● ASSIGNMENT
Nothing but the lines holding the string "start" should appear in the answer. Copy them from the entries.

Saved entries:
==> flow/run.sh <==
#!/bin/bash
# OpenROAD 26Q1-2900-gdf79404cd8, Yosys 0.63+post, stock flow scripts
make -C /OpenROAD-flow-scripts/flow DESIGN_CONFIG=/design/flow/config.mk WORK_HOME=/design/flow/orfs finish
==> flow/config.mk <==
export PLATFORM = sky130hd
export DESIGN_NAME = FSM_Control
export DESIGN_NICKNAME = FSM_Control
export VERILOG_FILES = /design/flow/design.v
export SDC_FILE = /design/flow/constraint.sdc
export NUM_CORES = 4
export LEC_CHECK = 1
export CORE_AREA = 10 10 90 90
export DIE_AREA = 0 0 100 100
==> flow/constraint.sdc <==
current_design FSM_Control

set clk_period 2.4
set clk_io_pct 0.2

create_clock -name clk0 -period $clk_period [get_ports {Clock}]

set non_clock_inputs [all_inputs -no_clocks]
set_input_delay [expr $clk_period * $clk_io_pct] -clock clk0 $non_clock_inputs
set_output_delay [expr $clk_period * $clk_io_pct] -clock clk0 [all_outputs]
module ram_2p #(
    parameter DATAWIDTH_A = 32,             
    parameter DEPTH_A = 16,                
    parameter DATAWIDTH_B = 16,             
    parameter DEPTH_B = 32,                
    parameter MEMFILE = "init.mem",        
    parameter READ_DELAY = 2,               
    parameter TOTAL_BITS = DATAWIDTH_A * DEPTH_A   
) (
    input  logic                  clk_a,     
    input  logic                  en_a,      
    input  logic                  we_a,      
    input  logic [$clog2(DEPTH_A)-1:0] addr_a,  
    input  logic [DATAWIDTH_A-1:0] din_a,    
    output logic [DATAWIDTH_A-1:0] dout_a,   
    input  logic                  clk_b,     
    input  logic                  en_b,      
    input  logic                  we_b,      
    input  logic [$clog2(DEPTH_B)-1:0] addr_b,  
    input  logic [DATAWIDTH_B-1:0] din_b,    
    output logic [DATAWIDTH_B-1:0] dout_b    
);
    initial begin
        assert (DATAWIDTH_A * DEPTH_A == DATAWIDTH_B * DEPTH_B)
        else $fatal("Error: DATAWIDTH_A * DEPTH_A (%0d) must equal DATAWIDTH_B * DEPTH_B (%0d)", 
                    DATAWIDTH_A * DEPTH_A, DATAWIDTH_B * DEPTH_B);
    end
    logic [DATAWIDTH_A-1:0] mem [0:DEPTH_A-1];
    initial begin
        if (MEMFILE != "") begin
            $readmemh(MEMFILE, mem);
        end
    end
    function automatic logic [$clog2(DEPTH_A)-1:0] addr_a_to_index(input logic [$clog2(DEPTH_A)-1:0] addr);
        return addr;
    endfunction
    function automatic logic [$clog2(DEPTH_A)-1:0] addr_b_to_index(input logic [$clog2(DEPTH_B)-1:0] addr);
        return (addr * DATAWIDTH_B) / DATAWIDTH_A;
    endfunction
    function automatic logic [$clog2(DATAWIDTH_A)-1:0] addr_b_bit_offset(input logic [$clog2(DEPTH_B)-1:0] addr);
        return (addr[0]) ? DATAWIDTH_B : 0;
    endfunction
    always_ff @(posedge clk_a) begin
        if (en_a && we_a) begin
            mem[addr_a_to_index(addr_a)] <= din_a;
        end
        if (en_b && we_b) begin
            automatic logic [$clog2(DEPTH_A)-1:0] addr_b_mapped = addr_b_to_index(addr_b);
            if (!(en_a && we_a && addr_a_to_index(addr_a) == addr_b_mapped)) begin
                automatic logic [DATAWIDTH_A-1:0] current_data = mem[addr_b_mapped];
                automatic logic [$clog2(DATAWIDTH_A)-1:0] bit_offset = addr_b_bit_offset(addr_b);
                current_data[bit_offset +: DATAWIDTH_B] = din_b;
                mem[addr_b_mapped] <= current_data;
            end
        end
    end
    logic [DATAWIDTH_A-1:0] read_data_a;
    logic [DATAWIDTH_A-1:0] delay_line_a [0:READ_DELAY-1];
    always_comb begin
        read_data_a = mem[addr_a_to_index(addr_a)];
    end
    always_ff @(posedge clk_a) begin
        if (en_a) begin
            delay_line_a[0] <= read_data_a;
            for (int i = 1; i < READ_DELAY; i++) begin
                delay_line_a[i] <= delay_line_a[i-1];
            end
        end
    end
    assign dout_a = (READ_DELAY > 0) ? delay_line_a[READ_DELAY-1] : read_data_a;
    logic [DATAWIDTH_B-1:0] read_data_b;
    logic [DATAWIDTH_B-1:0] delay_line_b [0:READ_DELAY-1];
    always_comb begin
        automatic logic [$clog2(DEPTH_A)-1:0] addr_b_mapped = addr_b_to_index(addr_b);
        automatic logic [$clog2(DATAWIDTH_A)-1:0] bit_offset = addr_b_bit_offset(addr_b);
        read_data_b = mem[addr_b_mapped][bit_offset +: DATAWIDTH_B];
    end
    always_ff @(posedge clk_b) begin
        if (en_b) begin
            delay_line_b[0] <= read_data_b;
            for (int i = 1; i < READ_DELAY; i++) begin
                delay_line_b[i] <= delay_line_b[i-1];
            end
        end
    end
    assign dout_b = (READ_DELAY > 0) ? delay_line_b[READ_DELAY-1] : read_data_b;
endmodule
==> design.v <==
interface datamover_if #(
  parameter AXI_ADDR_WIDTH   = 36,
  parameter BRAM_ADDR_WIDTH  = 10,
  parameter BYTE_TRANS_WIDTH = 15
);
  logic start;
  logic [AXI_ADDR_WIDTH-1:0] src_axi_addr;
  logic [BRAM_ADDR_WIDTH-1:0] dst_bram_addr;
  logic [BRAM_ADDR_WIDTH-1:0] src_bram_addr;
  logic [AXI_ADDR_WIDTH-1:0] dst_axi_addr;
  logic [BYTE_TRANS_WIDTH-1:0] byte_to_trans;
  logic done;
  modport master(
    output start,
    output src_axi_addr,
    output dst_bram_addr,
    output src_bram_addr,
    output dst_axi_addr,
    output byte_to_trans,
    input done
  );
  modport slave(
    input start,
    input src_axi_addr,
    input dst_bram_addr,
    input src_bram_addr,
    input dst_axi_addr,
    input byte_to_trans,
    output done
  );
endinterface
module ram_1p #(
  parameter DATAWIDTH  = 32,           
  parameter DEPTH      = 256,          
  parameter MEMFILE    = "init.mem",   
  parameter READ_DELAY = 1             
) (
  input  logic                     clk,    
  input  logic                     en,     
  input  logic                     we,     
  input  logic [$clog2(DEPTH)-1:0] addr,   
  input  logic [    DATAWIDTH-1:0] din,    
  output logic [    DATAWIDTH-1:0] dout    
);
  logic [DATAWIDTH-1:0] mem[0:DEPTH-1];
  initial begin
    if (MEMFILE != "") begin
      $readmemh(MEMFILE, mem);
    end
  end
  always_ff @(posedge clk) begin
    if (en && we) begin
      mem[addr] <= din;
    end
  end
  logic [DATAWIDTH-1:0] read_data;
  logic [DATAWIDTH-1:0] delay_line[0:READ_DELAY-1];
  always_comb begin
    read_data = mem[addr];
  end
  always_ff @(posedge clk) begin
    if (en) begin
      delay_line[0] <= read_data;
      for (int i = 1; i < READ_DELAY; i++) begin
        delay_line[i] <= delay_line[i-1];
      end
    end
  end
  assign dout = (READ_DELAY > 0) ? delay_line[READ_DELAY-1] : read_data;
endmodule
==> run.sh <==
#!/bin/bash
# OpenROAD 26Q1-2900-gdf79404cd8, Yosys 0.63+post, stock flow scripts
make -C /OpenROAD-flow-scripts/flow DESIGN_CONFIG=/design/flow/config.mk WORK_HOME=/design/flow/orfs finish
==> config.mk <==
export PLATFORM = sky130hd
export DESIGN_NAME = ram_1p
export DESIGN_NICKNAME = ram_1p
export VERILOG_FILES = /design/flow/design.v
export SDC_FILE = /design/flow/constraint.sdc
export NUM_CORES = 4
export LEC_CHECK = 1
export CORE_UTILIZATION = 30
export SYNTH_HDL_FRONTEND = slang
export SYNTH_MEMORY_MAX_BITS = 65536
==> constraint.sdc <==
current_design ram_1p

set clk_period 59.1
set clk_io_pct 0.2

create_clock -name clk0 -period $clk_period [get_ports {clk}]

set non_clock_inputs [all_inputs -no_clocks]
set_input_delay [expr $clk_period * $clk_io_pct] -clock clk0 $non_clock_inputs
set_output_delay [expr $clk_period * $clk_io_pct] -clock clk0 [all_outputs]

● EXERCISE ANSWER
  logic start;
    output start,
    input start,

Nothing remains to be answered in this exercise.